No se le ocurrió comprobar el contenido de su cartera antes de lanzarse a la calle. La necesidad de algo que llevarse a la boca ese día para el almuerzo, y de un poco de aire fresco, le hicieron salir sin darse cuenta de que apenas llevaría un par de euros para conseguir algo de comida.
Eran sobre las once de la mañana y aún hacía algo de fresco, a pesar de la sudadera, le hacían temblar las ocasionales rachas de viento cuando el sol se ocultaba tras alguna nube. Cuando llegó al supermercado se paró a pensar en cuánto dinero llevaría encima, y aprovechó su presupuesto para coger una berenjena y algo de pan que, junto con algunas sobras, podrían al menos solucionarle el día.
La vuelta a casa la hizo más despacio de lo acostumbrado, enfrentarse a la metafórica montaña de correos por responder le parecía un desafío demasiado duro para un día como aquel, aunque quizás el peso de trabajo aligerase la carga aún mayor que le suponía dicha fecha.
Eran casi las nueve de la noche cuando por fin pudo bajar la pantalla de su portátil y tomarse unos minutos para sí mismo. Volvía a ser 14 de mayo, y con este se cumplían ya cinco años desde la caída del meteorito. Sabía que por mucho que intentase mantenerse alejado de los recuerdos, aquella noche le sería imposible conciliar el sueño temprano, por lo que decidió dar un paseo hasta la playa y aprovechar la calma nocturna, agradeciendo su idea del día anterior de haber adelantado trabajo para poder tomarse libre aquel miércoles.
Apenas se cruzó con gente de camino, y se sentó en la arena lo suficientemente lejos de la orilla como para evitar a los escasos transeúntes que paseaban mojándose los pies en el mar a pesar de que la temperatura hubiese bajado. No se quiso acercar a su zona favorita de playa, ya que quedaba demasiado cerca de la parte vallada de la playa, aquella en la que aún no se había restaurado nada y quedaba riesgo de derrumbes en los acantilados cercanos.
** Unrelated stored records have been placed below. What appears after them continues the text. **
What follows belongs to an exercise in optimizing a design on an open flow for small area, a short achievable clock period and few clock cycles; a production flow would make more cautious choices. The RTL was checked by simulation tests, not by an equivalence proof against the original design.

$ cat flow/config.mk
export PLATFORM = sky130hd
export DESIGN_NAME = ssdv_huffdec
export DESIGN_NICKNAME = ssdv_huffdec
export VERILOG_FILES = /design/flow/design.v
export SDC_FILE = /design/flow/constraint.sdc
export NUM_CORES = 4
export LEC_CHECK = 0
export ABC_AREA = 1
export CAP_MARGIN = 20
export CORE_MARGIN = 2
export CORE_UTILIZATION = 45
export CTS_BUF_LIST = sky130_fd_sc_hd__clkbuf_4 sky130_fd_sc_hd__clkbuf_8
export PLACE_DENSITY = 0.6
export SLEW_MARGIN = 20
export SYNTH_MEMORY_MAX_BITS = 65536
$ cat flow/constraint.sdc
create_clock -name core_clock -period 8.0 [get_ports {clk}]
set_input_delay 1.6000 -clock core_clock [delete_from_list [all_inputs] [get_ports {clk}]]
set_output_delay 1.6000 -clock core_clock [all_outputs]
set_load 0.01 [all_outputs]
Ni la brisa fresca ni su amor por el mar consiguieron mantener los recuerdos apartados de su cabeza. Por cada respiración profunda para calmarse, llegaban decenas de ecos de gritos a su cabeza; por cada vez que contaba hasta 50, veía aquel rostro manchado de polvo y sangre con una mueca descompuesta. Seguía odiándose a sí mismo por no ser capaz de recordarle en sus buenos momentos, por tener que recurrir a fotos antiguas, en las que ya apenas se reconocía, para recordar su sonrisa.
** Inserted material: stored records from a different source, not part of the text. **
This is an optimization exercise on Yosys and OpenROAD, whose aim is small area, a short achievable clock period and few clock cycles, not a production implementation. RTL that was checked went through simulation tests only; none was proved equivalent to the original. No functional check of the RTL was part of runs 1 to 3, 6 and 7. No activity file was given, so power comes from the tool's default toggle rates.

## flow/flow/run.sh

```bash
#!/bin/bash
# Layout flow: the standard ORFS flow, with the port buffers made as
# minimum-size buffers (timing repair upsizes those that need it) and the
# clock tree built without dummy balancing loads.
set -euo pipefail
cd "$(dirname "$0")/.."
export BUFFER_PORTS_ARGS="-buffer_cell sky130_fd_sc_hd__buf_1"
export CTS_ARGS="-sink_clustering_enable -repair_clock_nets -dont_use_dummy_load -buf_list {sky130_fd_sc_hd__clkbuf_4 sky130_fd_sc_hd__clkbuf_8}"
bash standard.sh > standard.log 2>&1
```

## flow/standard.sh

```bash
#!/bin/bash
# synth_recipe.tcl (not shown) runs the flow's synth.tcl, then flattens the netlist and writes it again
# the make line also repeats each setting of config.mk as NAME=value (left out here)
make -C /OpenROAD-flow-scripts/flow DESIGN_CONFIG=/design/flow/config.mk WORK_HOME=/design/flow/orfs CLKGATE_MAP_FILE= SYNTH_SCRIPT=/design/flow/synth_recipe.tcl "${@:-finish}"
```

## flow/config.mk

```make
export PLATFORM = sky130hd
export DESIGN_NAME = stuff_codec
export DESIGN_NICKNAME = stuff_codec
export VERILOG_FILES = /design/flow/design.v
export SDC_FILE = /design/flow/constraint.sdc
export NUM_CORES = 4
export LEC_CHECK = 0
export CAP_MARGIN = 20
export CORE_MARGIN = 2
export CORE_UTILIZATION = 60
export PLACE_DENSITY = 0.8
export SETUP_SLACK_MARGIN = 3.2
export SLEW_MARGIN = 20
```

## flow/constraint.sdc

```tcl
create_clock -name core_clock -period 6.5 [get_ports {clk}]
set_input_delay 1.3000 -clock core_clock [delete_from_list [all_inputs] [get_ports {clk}]]
set_output_delay 1.3000 -clock core_clock [all_outputs]
set_load 0.01 [all_outputs]
```

## flow/design.v

```verilog
module stuff_codec (
    input  wire         clk,
    input  wire         rst,
    input  wire         cfg_mode,         
    input  wire [4:0]   cfg_avoid_len,    
    input  wire [127:0] cfg_avoid,        
    input  wire [13:0]  cfg_crc_poly,
    input  wire [13:0]  cfg_crc_init,
    input  wire         in_valid,
    input  wire [7:0]   in_data,
    input  wire         in_last,
    output reg          in_ready,
    output reg          out_valid,
    output reg  [7:0]   out_data,
    input  wire         out_ready,
    output reg          done,
    output reg          done_err,
    output reg  [15:0]  done_count,
    output reg  [13:0]  done_crc
);
    wire       cfg_ok = (cfg_avoid_len >= 5'd2) && (cfg_avoid_len <= 5'd16);
    wire [3:0] nl     = cfg_avoid_len[3:0];
    function [7:1] crc_coef;
        input [13:0] p;
        integer dd, s;
        reg [7:0] c;
        begin
            c = 8'd1;
            for (dd = 1; dd < 8; dd = dd + 1) begin
                c[dd] = 1'b0;
                for (s = 1; s <= dd; s = s + 1)
                    c[dd] = c[dd] ^ (p[14-s] & c[dd-s]);
            end
            crc_coef = c[7:1];
        end
    endfunction
    reg        mode_r;
    reg        ok_r;
    reg  [7:0] esc_r;
    reg  [7:0] init_r;       
    reg  [7:1] coef_r;
    wire       stuff = ~mode_r;
    reg [13:0] d;           
    reg        mm;          
    reg        mm_last;     
    reg        in_first;    
    reg        a_v, a_last, a_first, a_esc, a_err;
    wire       a_drop = a_esc && mode_r;
    reg [7:0]  a_d;
    reg        b_v, b_end;
    reg [7:0]  b_d;
    reg [13:0] crc;
    reg [12:0] cnt;
    reg        err;
    reg [14:0] chain;
    reg        match_now;
    integer j;
    always @(*) begin
        match_now = 1'b0;
        for (j = 0; j < 15; j = j + 1) begin
            chain[j] = (in_data == cfg_avoid[8*j +: 8]) &&
                       (j == 0 ? 1'b1 : d[(j == 0) ? 0 : j-1]);
            if (nl == ((j + 2) & 15)) match_now = match_now | chain[j];
        end
    end
    reg [7:0] esc_byte;
    always @(*) begin
        esc_byte = cfg_avoid[127:120];
        for (j = 1; j < 15; j = j + 1)
            if (nl == j + 1) esc_byte = cfg_avoid[8*j +: 8];
    end
    wire b_go   = (b_v || b_end) && (!b_v || out_ready);
    wire b_free = !b_v || out_ready;
    wire a_go   = a_v && b_free;
    wire a_free = !a_v || b_free;
    wire ins_e  = mm && stuff;           
    always @(*) begin
        in_ready   = a_free && !ins_e;
        out_valid  = b_v;
        out_data   = b_d;
        done       = b_end && (!b_v || out_ready);
        done_err   = err;
        done_count = err ? 16'hFFFF : {3'b000, cnt};
        done_crc   = crc;
    end
    wire in_fire = in_valid && in_ready;
    reg [13:0] base, crc_next;
    reg  [7:0] h, t;
    integer k, q;
    always @(*) begin
        base = a_first ? {init_r, cfg_crc_init[5:0]} : crc;
        h    = base[13:6] ^ a_d;
        for (k = 0; k < 8; k = k + 1) begin
            t[k] = h[k];
            for (q = 1; q < 8; q = q + 1)
                if (k + q < 8) t[k] = t[k] ^ (coef_r[q] & h[k+q]);
        end
        for (k = 0; k < 14; k = k + 1) begin
            crc_next[k] = (k >= 8) ? base[k-8] : 1'b0;
            for (q = 0; q < 8; q = q + 1)
                if (q <= k) crc_next[k] = crc_next[k] ^ (t[q] & cfg_crc_poly[k-q]);
        end
    end
    always @(posedge clk) begin
        mode_r <= cfg_mode;
        ok_r   <= cfg_ok;
        esc_r  <= ~esc_byte;
        init_r <= cfg_crc_init[13:6];
        coef_r <= crc_coef(cfg_crc_poly);
        if (rst) begin
            d        <= 14'd0;
            mm       <= 1'b0;
            mm_last  <= 1'b0;
            in_first <= 1'b1;
            a_v      <= 1'b0;
            b_v      <= 1'b0;
            b_end    <= 1'b0;
        end else begin
            if (a_free) begin
                a_v <= 1'b0;
                if (ins_e) begin
                    a_v     <= 1'b1;
                    a_d     <= esc_r;
                    a_last  <= mm_last;
                    a_first <= 1'b0;
                    a_esc   <= 1'b1;
                    a_err   <= !ok_r;
                    mm      <= 1'b0;
                    d       <= 14'd0;
                end else if (in_fire) begin
                    a_v      <= 1'b1;
                    a_d      <= in_data;
                    a_last   <= in_last && !(stuff && match_now);
                    a_first  <= in_first;
                    a_esc    <= !stuff && mm;
                    a_err    <= !ok_r ||
                                (!stuff && mm && in_data != esc_r) ||
                                (!stuff && !mm && match_now && in_last);
                    in_first <= in_last;
                    if (mm) begin
                        mm <= 1'b0;
                        d  <= 14'd0;
                    end else begin
                        mm      <= match_now && (stuff || !in_last);
                        mm_last <= in_last;
                        d       <= in_last ? 14'd0 : chain[13:0];
                    end
                end
            end
            if (a_go) begin
                b_v   <= !a_drop;
                b_d   <= a_d;
                b_end <= a_last;
            end else if (b_go) begin
                b_v   <= 1'b0;
                b_end <= 1'b0;
            end
        end
        if (a_go) begin
            crc <= crc_next;
            cnt <= (a_first ? 13'd0 : cnt) + {12'd0, a_esc};
            err <= (a_first ? 1'b0 : err) | a_err;
        end
    end
endmodule
```

==> impl_metrics.json, run 1 <==
{
  "stdcell_count": 1296,
  "power_density_nw_per_um2": 359,
  "cts-hold-fix-buffers": 0,
  "p_leak_nw": 3.29,
  "core_um2": 13200,
  "drive_gt1_share_pct": 8.48,
  "clk_latency_ns": 0.37,
  "hold_path_depth": 2,
  "worstPathRequired_ns": 6.78,
  "wl_met2_mm": 11.1,
  "report.power.total_w": 0.00337,
  "end_kind": "flip-flop",
  "crit_type": "in2reg",
  "worst-r2r-cell-count": 10,
  "nets": 1302,
  "crit_fanout": 17,
  "gp_congestion": 0.977,
  "grt_pass1_vias": 7268,
  "syn_nets": 1117,
  "area_growth_pct": 15.1,
  "grt_pass1_wl_mm": 37.7,
  "drtIter0Drc": 957,
  "finalCritPeriodShare_pct": 49.4,
  "cts_buffers": 9,
  "fin_ws_ns": 3.29,
  "wl_per_cell_um": 18.4,
  "initial_core_util_pct": 61.5,
  "cts_root_buf": "clkbuf_8",
  "cts_buffer_depth": 2,
  "clkTransAtPathRegs_ns": 0.10,
  "worst_slew_pin_slew_ns": 1.03,
  "grt_max_degree": 35,
  "drv_cap": 0,
  "final_common_cell": "buf_1",
  "viasPerCell": 5.98,
  "clkSinkCount": 93,
  "dp_hpwl_mm": 18.3,
  "rows": 42,
  "die_h_um": 121,
  "tritoncts": "yes",
  "wl_met1_mm": 9.68,
  "finalClockSkew_ns": 0.0247,
  "die_x_um": 121,
  "hp-class": "reg2reg",
  "syn_inst": 937,
  "hold_viol_final": 0,
  "synth_edf_count": 48,
  "top_layer": "met4",
  "yosys_register_bits": 93,
  "async_flop_share_pct": 0,
  "grt.total_usage_pct": 32.8,
  "antenna_cells": 0,
  "floorplan.io_pins": 217,
  "antenna_found_initial": 0,
  "vdd_drop_max_mv": 0.274,
  "die_area_um2": 14500,
  "fin_crit_ns": 3.21,
  "report.final.slew_viol_count": 0,
  "dp_slack_ns": 2.53,
  "place_area_um2": 9010,
  "arrival_ns": 3.49,
  "syn_area_per_cell_um2": 8.70,
  "yosys_warnings": 1,
  "syn_area_um2": 8150,
  "fmax_ghz": 0.311,
  "wl_met3_mm": 2.25,
  "r2r_slack_ns": 3.30,
  "globalRouteOverflowTotal": 0,
  "fin_setup_tns_ns": 0,
  "worstSetupStartpointType": "primary input",
  "drc": 0,
  "fill_cells": 1092,
  "synthDistinctLibCells": 56,
  "htree_levels": 3,
  "drtPass1Iterations": 8,
  "status": "complete, no violations",
  "fin_area_um2": 9380,
  "setup_viol": 0,
  "rsz0062_at_grt": "no",
  "port-buffer-count": 216,
  "ys.flop_type": "edfxtp_1",
  "place_inst": 1277,
  "wl_mm": 23.9,
  "detail-route-antenna-nets": 0,
  "slew-limit-headroom_pct": 31.1,
  "via_count": 7755,
  "final_cell_mix": "buf_1, xnor2_1, nand2_1",
  "yosysSeqAreaShare_pct": 28.7
}
[state kept, by name, indices dropped and copies added, names as in the netlist, 7 cells and up]
name,flops
b_d,8
d,14
a_d,8
esc_r,8
init_r,8
crc,14
coef_r,7
cnt,13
Negación, ira, negociación, depresión, aceptación. Cinco eternas fases de duelo que su psicóloga le había hecho memorizar desde unos días después de ver morir a su hermano entre sus brazos. La primera tardó meses en superarla; la segunda fue la más liviana, teniendo en cuenta que jamás fue propenso a enfadarse ni en las situaciones más tensas. Con las demás, aún no lo tenía muy claro. Seguía cuestionándose qué otro desenlace podría haber tenido aquel día si hubiese actuado de otra forma, si en lugar de gritarle a su hermano que se levantase y corriese le hubiese cogido en brazos, o hubiese vuelto a arrastrarle, aunque hubiese supuesto morir con él. De la depresión tenía claro no haber salido.
Cinco años, cinco fases, una idea en mente. Pensó en su vida en aquel momento, en su trabajo, en sus progresos, en todo lo que parecía haber avanzado. Pero, sobre todo, en su culpa. En la carga que sentía cada día, que seguiría sintiendo cada uno de los días de su vida. “Vida”, como si eso tuviese ya mucho sentido.
Soltó el móvil, soltó las llaves, soltó su ropa. Se adentró en el mar sin nada más que su delgadez desnuda, dispuesto a nadar hasta que le doliese el último músculo de su cuerpo, con tal de apaciguar así el dolor interno. Llevaba un rato sin hacer pie cuando se dio cuenta de que se ahogaba, de que sus pulmones no aguantaban una brazada más. En un impulso desesperado, instinto de supervivencia, intentó volver. Pero pudo más el peso de la culpa. Se dejó caer.